START Materials provided

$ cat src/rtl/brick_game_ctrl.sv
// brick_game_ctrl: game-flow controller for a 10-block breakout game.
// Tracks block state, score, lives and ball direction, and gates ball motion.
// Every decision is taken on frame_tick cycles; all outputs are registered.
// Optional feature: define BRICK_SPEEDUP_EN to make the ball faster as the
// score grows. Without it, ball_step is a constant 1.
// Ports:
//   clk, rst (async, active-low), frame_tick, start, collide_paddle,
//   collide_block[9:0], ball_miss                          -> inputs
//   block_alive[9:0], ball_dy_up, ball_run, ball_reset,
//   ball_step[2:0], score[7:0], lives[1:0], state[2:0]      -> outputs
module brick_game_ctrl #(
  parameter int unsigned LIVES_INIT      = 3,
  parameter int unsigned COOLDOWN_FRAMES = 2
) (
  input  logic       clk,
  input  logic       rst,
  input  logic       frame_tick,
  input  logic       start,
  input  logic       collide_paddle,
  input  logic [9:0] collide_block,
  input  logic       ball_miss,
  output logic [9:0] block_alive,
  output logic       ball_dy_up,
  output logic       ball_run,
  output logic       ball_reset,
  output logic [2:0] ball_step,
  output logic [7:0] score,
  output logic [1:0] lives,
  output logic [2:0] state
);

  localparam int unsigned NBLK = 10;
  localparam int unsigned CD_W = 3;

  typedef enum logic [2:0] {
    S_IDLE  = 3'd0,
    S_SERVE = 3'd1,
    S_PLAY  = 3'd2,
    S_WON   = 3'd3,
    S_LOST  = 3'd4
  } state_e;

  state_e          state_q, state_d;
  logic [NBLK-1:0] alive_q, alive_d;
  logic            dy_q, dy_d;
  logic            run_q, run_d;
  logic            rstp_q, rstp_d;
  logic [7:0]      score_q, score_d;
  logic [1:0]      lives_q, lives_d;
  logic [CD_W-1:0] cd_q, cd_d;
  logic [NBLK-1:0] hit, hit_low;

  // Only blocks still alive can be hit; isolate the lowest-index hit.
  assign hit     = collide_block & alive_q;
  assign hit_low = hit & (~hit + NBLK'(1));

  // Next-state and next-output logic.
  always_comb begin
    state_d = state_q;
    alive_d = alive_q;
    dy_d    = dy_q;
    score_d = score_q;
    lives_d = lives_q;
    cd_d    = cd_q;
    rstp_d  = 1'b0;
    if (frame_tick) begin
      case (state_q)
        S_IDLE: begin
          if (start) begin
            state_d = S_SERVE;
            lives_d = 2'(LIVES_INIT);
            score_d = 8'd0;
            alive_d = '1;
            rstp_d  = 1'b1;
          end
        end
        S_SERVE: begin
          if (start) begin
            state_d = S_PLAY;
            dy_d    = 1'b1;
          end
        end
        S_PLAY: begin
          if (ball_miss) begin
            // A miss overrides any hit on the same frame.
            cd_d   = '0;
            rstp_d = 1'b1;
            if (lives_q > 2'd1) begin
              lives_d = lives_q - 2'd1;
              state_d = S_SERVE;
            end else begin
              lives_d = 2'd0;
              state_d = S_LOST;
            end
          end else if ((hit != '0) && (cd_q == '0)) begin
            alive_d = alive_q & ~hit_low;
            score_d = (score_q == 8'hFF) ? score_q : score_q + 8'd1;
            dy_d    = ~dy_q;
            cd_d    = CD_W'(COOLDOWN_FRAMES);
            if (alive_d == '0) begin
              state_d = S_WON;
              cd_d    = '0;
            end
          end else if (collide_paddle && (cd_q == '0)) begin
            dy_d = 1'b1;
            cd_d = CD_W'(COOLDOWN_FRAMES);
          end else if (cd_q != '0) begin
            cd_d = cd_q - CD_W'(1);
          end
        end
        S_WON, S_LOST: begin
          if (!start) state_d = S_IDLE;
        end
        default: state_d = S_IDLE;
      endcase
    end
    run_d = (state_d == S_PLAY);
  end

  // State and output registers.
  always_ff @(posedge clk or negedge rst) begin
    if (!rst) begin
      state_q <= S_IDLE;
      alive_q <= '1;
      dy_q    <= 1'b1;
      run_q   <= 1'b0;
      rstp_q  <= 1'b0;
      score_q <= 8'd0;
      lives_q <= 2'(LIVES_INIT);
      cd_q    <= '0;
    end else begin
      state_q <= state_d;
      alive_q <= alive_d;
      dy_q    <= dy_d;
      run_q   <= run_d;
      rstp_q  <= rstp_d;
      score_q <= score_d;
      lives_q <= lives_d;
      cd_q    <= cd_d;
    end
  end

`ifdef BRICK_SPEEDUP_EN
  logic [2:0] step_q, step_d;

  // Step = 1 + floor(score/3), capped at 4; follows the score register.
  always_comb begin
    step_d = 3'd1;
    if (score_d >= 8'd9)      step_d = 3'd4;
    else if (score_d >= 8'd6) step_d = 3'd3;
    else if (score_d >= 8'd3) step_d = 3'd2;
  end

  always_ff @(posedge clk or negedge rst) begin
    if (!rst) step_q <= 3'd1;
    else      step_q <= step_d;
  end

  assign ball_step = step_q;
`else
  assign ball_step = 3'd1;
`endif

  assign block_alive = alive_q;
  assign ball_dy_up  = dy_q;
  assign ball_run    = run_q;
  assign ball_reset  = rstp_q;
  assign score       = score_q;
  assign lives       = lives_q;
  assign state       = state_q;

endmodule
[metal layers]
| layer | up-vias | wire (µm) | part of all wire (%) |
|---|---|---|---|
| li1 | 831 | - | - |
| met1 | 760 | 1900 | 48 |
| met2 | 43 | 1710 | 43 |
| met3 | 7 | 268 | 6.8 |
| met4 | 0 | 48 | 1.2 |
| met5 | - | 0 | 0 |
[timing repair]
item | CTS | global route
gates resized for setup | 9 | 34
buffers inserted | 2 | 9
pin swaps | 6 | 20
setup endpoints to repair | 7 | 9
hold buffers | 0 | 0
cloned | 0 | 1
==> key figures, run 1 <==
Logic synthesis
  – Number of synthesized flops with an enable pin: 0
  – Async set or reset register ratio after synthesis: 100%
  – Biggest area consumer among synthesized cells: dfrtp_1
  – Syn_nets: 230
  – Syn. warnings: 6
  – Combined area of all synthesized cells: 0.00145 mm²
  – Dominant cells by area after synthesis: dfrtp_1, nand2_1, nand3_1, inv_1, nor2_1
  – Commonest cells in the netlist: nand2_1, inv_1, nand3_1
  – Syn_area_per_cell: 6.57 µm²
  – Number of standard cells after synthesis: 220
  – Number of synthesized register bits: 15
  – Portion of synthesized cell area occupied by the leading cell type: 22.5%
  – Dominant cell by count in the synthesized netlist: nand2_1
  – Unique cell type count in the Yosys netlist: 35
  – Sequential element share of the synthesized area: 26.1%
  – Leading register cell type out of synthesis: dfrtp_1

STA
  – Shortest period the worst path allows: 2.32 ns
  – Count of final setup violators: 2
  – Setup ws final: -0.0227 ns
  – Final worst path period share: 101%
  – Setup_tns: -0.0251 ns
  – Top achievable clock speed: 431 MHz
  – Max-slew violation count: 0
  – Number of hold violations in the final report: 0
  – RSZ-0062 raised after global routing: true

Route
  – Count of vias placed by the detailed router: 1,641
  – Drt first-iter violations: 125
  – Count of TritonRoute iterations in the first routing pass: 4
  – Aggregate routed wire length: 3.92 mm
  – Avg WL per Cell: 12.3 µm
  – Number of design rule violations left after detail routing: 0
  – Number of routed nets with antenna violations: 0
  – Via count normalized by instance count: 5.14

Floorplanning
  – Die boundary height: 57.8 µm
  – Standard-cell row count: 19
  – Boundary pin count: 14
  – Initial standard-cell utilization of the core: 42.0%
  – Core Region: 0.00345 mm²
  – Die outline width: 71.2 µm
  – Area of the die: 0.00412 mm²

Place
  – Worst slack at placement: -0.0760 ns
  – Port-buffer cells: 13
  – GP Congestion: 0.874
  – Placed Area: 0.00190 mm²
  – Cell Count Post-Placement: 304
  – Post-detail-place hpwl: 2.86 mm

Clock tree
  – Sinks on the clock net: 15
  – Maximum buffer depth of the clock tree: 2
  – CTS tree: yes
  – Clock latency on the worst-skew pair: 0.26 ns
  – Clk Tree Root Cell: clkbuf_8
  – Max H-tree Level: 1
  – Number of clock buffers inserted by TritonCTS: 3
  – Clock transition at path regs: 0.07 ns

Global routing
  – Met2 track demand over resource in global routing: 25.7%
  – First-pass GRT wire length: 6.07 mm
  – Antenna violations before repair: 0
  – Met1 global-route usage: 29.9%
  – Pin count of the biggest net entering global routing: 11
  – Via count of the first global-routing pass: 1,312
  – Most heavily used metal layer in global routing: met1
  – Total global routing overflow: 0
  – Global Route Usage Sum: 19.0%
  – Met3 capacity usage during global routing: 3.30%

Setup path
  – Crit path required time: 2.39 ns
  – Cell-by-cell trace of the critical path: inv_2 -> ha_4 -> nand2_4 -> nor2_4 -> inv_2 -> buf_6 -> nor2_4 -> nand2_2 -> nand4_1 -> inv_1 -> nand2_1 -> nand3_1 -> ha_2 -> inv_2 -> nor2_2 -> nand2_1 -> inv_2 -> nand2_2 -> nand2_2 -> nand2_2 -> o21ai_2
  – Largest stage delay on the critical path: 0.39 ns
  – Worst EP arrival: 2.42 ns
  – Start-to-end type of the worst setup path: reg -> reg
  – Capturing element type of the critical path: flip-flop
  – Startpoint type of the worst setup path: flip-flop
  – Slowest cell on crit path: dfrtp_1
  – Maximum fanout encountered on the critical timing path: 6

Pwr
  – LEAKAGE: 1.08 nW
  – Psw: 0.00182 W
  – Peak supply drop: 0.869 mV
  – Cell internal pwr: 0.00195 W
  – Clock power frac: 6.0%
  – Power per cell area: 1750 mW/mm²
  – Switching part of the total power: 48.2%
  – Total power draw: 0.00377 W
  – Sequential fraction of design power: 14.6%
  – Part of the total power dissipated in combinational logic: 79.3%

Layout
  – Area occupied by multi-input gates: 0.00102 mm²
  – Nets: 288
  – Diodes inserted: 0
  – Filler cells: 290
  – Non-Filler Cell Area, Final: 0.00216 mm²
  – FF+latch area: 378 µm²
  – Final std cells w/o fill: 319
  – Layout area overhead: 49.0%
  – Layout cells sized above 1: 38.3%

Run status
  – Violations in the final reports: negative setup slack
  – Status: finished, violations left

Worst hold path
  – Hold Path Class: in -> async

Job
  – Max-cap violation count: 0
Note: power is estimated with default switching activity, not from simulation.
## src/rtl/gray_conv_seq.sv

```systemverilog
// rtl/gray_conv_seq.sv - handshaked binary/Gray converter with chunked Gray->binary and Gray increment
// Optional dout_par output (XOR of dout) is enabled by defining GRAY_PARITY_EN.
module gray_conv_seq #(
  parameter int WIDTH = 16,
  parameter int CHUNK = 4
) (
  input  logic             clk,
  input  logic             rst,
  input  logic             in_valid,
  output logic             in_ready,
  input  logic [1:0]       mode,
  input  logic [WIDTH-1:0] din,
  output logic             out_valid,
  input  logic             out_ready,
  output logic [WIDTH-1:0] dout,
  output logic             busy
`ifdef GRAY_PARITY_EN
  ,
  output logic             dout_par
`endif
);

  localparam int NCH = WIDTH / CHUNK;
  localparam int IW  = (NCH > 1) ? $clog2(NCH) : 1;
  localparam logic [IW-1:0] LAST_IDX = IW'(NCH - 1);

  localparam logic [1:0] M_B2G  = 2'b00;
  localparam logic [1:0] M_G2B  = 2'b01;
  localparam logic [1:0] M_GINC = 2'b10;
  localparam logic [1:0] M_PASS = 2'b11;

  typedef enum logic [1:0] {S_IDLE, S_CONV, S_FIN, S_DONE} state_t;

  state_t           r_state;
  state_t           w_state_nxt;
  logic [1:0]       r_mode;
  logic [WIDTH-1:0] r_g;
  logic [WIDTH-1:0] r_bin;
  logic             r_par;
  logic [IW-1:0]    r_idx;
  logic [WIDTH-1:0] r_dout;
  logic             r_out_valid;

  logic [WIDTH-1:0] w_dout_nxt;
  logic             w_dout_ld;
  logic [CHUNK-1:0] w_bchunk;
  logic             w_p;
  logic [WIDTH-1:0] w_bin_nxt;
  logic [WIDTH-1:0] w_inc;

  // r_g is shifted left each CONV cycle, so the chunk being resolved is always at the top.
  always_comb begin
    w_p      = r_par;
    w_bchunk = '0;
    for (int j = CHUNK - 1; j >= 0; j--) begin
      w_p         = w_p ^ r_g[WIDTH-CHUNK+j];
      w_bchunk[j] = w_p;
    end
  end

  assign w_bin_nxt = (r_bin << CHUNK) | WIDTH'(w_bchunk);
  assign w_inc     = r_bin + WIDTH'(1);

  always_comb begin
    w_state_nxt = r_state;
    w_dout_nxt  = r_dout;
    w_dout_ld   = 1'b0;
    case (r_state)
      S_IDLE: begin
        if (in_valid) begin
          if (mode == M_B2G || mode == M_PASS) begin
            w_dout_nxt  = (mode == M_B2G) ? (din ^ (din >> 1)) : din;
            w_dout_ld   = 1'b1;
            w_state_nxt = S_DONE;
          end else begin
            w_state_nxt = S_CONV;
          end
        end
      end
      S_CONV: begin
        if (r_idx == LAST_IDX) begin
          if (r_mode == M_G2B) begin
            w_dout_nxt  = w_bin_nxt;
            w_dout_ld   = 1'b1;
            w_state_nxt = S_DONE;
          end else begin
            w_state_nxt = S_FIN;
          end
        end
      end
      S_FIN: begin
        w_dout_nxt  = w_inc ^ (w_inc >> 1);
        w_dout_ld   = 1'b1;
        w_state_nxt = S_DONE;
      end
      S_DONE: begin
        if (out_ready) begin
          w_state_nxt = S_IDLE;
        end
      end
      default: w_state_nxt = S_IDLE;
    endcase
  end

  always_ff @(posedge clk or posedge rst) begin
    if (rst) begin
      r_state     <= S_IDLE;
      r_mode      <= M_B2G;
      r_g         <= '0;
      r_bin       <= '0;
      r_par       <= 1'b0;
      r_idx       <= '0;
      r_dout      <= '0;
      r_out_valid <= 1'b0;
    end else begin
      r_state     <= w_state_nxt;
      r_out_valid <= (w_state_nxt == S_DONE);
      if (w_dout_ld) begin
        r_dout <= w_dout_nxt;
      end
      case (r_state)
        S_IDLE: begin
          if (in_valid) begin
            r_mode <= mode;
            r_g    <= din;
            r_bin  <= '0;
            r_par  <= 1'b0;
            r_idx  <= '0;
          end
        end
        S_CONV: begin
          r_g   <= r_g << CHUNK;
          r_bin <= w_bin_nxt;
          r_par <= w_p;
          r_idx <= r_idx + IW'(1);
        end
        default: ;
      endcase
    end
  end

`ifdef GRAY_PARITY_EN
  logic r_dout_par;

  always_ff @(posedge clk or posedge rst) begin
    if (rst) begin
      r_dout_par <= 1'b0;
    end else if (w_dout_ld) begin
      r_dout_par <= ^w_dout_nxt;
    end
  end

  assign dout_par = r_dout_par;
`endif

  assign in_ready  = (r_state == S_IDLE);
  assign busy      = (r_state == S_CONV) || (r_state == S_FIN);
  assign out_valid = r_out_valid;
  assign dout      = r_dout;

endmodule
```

END Materials provided
START Materials provided

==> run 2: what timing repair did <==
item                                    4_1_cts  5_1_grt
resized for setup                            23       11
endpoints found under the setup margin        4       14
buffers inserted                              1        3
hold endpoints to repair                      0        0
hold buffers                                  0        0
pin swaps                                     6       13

END Materials provided

Task directions:
The lines above from the one containing "Psw: 0.00182 W" through the one containing "design power: 14.6%" are to be set down exactly, and no others.

The completed task:
  – Psw: 0.00182 W
  – Peak supply drop: 0.869 mV
  – Cell internal pwr: 0.00195 W
  – Clock power frac: 6.0%
  – Power per cell area: 1750 mW/mm²
  – Switching part of the total power: 48.2%
  – Total power draw: 0.00377 W
  – Sequential fraction of design power: 14.6%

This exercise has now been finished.